(DATA SUPPLIED begins)
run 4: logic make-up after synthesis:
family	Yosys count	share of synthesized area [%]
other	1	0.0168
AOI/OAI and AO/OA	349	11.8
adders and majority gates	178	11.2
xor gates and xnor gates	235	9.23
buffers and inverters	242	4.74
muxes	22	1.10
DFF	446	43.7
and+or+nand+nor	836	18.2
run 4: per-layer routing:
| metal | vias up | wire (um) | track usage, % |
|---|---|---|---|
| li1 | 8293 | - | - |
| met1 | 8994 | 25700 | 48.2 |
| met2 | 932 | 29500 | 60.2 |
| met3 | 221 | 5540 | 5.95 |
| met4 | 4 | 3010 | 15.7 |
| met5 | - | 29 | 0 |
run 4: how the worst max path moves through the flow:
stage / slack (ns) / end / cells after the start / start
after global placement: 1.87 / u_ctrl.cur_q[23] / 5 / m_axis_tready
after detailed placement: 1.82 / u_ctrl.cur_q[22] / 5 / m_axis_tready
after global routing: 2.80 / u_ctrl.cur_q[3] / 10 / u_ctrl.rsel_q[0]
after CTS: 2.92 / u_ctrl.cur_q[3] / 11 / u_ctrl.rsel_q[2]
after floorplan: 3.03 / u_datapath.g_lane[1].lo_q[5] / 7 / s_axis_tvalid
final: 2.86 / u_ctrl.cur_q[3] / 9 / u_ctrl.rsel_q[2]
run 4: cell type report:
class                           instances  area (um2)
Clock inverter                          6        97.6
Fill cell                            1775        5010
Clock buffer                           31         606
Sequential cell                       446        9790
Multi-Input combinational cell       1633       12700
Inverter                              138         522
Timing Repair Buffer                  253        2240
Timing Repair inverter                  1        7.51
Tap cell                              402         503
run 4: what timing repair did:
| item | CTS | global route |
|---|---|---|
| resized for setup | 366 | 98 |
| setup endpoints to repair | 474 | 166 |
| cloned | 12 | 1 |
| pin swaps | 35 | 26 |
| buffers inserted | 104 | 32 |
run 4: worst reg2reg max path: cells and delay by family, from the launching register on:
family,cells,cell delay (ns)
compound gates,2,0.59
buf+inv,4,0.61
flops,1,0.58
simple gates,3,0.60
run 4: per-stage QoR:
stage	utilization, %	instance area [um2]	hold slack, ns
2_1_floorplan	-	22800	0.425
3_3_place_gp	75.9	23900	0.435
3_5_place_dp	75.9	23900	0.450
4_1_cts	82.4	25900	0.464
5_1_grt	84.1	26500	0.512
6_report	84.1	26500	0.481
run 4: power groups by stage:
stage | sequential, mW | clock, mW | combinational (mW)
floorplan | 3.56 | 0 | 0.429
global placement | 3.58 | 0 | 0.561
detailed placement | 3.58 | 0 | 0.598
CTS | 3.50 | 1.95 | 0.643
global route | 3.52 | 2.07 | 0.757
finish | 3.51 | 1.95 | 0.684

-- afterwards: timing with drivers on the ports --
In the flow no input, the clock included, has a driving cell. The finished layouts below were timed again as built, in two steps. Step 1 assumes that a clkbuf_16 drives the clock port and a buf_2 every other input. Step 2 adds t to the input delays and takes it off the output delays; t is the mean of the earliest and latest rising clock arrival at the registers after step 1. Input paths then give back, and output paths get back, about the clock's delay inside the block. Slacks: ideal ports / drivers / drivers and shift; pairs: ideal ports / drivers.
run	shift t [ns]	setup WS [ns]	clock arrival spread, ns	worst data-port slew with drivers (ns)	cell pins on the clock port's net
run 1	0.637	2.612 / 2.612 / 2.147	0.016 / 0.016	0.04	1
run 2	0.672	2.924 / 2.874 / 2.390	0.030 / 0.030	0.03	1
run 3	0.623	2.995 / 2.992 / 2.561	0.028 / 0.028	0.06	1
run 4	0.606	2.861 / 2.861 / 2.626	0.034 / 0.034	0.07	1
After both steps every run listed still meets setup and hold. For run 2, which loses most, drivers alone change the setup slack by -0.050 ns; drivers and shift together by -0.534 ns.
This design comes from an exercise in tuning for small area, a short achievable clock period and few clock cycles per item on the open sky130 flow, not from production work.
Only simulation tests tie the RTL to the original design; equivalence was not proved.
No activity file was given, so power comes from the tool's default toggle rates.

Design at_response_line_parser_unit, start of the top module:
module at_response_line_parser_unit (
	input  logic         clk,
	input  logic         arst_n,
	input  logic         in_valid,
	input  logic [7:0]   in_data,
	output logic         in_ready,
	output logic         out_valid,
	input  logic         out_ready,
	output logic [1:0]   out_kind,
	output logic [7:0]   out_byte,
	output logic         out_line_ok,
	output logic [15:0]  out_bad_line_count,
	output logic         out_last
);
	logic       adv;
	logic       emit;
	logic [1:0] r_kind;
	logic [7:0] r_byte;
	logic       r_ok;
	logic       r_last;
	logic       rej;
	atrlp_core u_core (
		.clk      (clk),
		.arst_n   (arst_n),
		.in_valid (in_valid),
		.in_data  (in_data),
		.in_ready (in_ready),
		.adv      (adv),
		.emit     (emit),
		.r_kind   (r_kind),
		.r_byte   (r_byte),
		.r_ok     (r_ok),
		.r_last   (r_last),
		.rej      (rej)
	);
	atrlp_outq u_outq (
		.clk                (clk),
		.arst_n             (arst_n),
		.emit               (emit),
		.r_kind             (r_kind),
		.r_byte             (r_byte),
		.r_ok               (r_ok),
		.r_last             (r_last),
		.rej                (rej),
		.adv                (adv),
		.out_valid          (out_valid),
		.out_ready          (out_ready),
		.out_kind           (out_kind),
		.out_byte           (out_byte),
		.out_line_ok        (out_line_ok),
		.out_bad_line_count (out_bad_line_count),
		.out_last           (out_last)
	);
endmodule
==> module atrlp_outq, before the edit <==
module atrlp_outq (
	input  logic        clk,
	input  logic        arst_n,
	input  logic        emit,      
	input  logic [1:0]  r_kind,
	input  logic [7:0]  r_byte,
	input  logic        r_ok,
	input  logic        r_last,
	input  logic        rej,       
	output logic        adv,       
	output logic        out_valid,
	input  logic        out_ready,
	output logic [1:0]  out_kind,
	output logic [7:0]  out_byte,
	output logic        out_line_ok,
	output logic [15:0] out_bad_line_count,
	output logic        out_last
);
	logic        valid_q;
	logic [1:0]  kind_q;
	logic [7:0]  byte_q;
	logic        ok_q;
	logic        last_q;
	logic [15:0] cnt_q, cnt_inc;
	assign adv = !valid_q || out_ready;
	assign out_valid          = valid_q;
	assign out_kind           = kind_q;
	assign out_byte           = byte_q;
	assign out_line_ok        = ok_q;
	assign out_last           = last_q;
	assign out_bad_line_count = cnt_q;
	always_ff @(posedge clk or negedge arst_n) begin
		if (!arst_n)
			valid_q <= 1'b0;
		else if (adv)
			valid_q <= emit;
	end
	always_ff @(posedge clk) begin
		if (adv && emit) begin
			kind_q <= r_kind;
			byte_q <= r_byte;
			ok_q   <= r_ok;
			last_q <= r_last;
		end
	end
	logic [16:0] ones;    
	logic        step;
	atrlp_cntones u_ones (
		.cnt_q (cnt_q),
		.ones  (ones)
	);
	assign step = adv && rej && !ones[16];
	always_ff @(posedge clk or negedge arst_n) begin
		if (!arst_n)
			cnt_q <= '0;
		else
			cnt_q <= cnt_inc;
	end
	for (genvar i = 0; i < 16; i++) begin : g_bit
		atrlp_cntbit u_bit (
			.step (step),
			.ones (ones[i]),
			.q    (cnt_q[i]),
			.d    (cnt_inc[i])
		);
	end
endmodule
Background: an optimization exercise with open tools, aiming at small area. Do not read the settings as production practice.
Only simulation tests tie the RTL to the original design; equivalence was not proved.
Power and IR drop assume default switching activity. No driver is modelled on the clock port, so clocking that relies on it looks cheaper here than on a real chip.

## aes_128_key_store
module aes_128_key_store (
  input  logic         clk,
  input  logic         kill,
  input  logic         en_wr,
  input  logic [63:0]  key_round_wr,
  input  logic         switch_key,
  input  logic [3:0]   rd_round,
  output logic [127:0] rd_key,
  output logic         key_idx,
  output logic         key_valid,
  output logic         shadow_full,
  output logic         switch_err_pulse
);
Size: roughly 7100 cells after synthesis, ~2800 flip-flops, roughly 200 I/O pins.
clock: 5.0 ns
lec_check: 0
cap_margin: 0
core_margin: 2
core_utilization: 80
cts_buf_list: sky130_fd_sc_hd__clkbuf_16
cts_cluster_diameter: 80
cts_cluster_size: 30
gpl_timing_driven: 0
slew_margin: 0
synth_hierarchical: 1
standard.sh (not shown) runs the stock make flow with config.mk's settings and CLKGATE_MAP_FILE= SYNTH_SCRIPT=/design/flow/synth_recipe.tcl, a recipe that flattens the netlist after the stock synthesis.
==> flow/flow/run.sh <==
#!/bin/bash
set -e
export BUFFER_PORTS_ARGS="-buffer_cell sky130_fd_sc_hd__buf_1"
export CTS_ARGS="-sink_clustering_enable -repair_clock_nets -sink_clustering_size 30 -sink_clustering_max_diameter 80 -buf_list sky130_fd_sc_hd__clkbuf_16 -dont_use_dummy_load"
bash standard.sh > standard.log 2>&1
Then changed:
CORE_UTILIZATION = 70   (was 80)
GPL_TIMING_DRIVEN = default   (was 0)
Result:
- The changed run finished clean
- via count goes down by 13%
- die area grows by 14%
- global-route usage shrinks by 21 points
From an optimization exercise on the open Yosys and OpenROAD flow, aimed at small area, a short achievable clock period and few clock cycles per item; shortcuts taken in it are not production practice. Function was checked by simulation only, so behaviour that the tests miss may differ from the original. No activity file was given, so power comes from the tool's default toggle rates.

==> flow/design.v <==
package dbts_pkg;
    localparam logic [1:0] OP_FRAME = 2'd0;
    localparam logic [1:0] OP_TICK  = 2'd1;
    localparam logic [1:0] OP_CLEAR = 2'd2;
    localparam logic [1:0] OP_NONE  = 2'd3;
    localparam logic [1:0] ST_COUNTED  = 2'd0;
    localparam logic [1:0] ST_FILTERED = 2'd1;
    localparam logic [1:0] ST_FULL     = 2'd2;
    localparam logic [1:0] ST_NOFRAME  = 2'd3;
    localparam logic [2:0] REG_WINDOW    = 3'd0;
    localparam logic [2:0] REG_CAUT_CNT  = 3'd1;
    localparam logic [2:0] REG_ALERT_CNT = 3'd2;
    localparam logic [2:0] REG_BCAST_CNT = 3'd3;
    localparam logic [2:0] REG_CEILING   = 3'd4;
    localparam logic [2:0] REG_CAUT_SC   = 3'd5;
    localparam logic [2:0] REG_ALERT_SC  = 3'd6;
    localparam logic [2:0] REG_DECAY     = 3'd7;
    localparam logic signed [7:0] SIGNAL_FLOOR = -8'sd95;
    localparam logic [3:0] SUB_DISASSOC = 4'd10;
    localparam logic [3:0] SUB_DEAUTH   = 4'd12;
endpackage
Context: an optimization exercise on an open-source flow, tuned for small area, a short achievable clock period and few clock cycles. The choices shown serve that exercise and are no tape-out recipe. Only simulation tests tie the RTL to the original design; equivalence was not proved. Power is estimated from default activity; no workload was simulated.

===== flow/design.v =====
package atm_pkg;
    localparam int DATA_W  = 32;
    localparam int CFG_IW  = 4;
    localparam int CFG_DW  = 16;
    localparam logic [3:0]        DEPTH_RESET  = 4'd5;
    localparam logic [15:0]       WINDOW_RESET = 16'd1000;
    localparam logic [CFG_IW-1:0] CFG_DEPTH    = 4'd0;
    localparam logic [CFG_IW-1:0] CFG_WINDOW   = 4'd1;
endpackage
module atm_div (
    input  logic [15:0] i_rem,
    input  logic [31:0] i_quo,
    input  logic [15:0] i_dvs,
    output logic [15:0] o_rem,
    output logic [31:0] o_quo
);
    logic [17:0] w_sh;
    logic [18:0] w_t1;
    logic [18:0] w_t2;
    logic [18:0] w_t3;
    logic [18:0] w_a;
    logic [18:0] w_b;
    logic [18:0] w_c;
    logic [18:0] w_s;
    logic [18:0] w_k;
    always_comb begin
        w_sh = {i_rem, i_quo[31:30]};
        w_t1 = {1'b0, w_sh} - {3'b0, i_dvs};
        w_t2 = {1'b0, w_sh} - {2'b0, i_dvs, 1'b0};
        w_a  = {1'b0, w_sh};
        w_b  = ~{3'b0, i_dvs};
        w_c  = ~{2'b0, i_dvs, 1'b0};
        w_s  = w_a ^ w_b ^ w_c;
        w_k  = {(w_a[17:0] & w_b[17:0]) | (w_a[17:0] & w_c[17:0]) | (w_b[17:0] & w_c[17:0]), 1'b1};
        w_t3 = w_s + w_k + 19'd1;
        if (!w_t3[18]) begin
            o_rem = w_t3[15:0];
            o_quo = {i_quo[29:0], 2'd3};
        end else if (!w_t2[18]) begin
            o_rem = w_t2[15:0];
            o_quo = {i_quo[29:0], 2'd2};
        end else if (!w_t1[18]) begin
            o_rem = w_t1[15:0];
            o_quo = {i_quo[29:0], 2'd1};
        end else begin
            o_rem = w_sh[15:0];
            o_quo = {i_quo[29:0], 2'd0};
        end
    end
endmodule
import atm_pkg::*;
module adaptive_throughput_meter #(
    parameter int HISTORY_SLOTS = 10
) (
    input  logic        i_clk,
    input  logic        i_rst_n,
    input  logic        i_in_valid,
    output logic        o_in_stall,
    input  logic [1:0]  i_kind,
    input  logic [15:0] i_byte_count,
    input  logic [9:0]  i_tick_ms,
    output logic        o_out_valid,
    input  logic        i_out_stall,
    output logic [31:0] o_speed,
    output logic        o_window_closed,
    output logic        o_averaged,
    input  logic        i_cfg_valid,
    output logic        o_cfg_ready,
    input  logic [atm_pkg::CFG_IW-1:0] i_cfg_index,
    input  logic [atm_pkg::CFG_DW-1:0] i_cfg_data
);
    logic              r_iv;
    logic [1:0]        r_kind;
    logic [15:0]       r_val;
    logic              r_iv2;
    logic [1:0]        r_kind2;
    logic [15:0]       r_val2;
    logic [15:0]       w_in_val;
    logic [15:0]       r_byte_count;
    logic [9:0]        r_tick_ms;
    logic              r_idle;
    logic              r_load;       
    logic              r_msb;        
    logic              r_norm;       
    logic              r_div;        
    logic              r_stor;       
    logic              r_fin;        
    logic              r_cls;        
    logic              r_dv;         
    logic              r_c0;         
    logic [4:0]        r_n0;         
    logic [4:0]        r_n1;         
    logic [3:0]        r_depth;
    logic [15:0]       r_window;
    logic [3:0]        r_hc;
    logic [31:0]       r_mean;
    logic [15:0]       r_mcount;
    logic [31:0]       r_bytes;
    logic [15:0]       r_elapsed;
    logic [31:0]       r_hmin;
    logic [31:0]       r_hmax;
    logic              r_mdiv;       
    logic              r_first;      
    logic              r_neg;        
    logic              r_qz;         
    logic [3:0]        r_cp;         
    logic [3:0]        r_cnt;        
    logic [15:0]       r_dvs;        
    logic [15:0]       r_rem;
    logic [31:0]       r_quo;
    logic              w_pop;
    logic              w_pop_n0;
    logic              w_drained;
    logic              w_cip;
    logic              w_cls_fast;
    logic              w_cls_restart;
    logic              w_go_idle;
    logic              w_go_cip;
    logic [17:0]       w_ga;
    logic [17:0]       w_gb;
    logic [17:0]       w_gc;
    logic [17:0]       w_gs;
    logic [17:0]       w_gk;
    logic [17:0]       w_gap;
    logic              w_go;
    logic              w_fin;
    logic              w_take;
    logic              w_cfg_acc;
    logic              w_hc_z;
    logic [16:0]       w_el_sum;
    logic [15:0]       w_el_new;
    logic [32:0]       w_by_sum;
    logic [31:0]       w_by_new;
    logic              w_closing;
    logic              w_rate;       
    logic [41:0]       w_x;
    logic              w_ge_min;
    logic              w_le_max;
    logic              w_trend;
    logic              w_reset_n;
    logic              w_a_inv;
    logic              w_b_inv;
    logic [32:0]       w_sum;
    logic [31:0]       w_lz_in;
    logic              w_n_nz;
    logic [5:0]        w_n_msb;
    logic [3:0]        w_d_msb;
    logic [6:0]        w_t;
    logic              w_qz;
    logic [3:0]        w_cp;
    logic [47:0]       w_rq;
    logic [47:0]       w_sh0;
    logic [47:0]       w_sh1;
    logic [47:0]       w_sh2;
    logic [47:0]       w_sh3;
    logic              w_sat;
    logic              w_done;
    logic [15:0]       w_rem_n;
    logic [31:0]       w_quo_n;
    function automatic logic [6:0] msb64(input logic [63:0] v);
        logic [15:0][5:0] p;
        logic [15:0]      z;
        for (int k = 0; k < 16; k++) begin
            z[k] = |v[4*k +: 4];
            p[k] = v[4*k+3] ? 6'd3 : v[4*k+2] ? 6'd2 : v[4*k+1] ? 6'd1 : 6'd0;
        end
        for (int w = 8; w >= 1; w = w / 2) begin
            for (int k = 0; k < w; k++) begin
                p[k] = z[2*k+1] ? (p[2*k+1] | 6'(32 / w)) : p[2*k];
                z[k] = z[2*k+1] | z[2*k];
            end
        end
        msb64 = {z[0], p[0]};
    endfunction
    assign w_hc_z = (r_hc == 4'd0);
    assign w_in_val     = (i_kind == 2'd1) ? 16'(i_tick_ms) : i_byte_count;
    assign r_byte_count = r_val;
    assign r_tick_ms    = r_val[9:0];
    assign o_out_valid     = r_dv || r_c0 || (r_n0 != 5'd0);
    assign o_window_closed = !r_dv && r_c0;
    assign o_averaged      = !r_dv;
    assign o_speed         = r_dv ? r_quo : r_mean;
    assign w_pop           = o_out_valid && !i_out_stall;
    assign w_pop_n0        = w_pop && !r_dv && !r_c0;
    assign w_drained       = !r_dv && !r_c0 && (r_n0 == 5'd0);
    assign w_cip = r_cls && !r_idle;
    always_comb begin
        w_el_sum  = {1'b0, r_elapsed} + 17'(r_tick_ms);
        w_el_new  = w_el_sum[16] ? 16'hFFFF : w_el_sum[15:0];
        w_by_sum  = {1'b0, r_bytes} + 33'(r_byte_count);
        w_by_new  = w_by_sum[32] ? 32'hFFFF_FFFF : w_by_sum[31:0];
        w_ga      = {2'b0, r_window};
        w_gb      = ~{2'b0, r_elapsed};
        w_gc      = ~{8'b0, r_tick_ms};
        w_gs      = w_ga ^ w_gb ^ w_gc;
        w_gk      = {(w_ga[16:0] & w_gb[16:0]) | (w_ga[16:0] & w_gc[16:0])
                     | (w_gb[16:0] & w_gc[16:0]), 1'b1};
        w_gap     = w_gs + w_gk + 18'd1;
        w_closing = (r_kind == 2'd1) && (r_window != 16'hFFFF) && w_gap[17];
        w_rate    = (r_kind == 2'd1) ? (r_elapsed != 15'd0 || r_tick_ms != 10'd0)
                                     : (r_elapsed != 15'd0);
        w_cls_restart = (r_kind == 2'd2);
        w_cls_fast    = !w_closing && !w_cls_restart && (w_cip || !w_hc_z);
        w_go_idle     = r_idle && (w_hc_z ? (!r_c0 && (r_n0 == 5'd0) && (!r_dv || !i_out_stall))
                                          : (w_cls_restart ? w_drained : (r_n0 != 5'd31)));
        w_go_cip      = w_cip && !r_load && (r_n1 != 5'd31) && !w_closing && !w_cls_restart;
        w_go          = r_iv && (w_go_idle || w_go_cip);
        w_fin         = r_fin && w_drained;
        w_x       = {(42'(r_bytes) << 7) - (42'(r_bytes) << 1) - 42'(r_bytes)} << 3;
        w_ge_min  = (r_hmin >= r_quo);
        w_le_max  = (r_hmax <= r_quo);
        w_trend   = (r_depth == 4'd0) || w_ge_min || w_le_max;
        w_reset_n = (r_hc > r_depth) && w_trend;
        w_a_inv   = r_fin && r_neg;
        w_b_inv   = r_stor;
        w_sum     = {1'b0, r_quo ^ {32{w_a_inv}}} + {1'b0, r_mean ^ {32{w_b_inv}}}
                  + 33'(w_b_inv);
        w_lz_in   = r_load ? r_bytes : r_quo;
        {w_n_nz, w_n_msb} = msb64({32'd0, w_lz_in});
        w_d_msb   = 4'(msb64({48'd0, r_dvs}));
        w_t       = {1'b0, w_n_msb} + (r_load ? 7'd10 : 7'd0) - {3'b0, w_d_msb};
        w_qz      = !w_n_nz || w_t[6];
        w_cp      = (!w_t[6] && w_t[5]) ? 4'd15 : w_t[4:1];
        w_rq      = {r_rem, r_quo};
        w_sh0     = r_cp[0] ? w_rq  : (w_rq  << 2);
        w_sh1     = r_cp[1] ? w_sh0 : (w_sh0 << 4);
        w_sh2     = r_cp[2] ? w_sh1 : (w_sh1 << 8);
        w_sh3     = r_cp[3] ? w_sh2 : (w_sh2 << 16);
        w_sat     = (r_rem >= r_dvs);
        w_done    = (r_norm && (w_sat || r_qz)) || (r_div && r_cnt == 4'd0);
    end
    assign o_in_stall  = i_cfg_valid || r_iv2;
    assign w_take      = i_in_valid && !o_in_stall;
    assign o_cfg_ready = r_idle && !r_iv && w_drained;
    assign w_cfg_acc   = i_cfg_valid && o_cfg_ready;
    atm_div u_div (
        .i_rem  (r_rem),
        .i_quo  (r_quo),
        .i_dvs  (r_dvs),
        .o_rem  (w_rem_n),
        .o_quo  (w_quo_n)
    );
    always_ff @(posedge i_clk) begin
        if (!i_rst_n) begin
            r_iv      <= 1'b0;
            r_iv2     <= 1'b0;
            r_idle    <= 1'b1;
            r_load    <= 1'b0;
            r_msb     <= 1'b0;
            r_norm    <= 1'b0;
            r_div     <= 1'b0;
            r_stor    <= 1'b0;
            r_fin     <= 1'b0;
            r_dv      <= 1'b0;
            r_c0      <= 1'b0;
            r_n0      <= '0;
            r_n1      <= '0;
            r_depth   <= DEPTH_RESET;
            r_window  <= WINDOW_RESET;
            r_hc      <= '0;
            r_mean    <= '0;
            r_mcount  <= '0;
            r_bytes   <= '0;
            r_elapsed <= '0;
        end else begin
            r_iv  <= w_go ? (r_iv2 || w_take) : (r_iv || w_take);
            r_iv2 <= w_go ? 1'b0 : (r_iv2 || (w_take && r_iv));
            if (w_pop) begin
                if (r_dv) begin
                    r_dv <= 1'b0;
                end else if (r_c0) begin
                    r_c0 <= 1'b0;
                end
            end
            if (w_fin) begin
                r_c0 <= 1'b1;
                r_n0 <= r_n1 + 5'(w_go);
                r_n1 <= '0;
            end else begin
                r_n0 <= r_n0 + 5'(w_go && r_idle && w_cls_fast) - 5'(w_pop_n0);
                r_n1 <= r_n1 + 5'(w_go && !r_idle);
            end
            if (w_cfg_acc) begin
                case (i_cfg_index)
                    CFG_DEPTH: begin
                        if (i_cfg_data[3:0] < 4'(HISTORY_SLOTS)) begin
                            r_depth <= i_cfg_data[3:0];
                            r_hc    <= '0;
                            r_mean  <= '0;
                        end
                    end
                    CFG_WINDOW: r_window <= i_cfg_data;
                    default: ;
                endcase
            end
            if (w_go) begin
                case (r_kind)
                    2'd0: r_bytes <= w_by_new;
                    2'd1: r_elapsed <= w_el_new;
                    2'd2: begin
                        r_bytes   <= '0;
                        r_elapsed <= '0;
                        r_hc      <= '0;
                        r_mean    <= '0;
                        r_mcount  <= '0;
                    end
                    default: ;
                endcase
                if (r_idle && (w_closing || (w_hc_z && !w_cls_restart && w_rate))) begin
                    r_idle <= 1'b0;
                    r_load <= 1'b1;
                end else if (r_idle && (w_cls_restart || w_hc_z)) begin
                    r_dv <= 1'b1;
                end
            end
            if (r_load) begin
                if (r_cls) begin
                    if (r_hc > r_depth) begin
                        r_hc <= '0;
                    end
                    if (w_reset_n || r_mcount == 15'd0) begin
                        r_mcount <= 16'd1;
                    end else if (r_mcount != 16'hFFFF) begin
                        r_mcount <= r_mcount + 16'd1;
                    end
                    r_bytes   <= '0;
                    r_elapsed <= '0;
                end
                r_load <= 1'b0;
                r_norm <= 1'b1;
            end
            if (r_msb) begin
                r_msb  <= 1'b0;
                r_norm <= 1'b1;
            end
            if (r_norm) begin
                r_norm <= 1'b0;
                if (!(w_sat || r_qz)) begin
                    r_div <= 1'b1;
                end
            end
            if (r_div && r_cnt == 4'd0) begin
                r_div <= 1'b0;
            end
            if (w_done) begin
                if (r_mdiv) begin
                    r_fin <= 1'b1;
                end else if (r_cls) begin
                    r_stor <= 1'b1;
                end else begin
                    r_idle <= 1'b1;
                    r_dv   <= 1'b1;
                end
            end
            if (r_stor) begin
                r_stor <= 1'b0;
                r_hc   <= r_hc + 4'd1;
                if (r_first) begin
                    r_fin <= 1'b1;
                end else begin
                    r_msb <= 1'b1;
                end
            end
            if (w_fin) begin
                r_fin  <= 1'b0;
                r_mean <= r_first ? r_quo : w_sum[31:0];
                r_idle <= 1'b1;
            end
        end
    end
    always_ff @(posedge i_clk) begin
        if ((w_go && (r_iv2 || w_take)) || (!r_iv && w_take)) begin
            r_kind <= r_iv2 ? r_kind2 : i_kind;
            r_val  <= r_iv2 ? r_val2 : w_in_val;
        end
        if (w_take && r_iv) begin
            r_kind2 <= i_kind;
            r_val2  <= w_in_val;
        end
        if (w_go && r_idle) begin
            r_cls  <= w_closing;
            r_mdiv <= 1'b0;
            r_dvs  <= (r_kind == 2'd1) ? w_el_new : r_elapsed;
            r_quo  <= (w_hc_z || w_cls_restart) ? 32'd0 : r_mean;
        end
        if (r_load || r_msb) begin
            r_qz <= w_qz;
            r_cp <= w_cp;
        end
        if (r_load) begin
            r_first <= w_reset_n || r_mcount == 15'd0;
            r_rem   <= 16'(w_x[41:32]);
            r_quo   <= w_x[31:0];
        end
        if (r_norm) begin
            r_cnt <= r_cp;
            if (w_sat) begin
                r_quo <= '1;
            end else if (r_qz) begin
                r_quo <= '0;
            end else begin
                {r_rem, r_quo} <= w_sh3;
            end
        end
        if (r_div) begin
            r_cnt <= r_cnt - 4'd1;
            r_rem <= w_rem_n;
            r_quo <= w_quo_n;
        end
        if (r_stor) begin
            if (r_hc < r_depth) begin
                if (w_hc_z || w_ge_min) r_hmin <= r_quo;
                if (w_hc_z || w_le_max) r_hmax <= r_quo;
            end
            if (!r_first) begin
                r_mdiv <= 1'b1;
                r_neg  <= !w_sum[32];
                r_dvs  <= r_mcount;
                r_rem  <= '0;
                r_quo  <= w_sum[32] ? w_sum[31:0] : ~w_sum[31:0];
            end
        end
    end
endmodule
(DATA SUPPLIED ends)
• WHAT NEEDS TO BE DONE
In your answer, include only the lines above starting at the line that holds "CTS | global route |" and ending at the line that holds "floorplan | 3.56 | 0 | 0.429", copied exactly.

• TASK SOLUTION
| item | CTS | global route |
|---|---|---|
| resized for setup | 366 | 98 |
| setup endpoints to repair | 474 | 166 |
| cloned | 12 | 1 |
| pin swaps | 35 | 26 |
| buffers inserted | 104 | 32 |
run 4: worst reg2reg max path: cells and delay by family, from the launching register on:
family,cells,cell delay (ns)
compound gates,2,0.59
buf+inv,4,0.61
flops,1,0.58
simple gates,3,0.60
run 4: per-stage QoR:
stage	utilization, %	instance area [um2]	hold slack, ns
2_1_floorplan	-	22800	0.425
3_3_place_gp	75.9	23900	0.435
3_5_place_dp	75.9	23900	0.450
4_1_cts	82.4	25900	0.464
5_1_grt	84.1	26500	0.512
6_report	84.1	26500	0.481
run 4: power groups by stage:
stage | sequential, mW | clock, mW | combinational (mW)
floorplan | 3.56 | 0 | 0.429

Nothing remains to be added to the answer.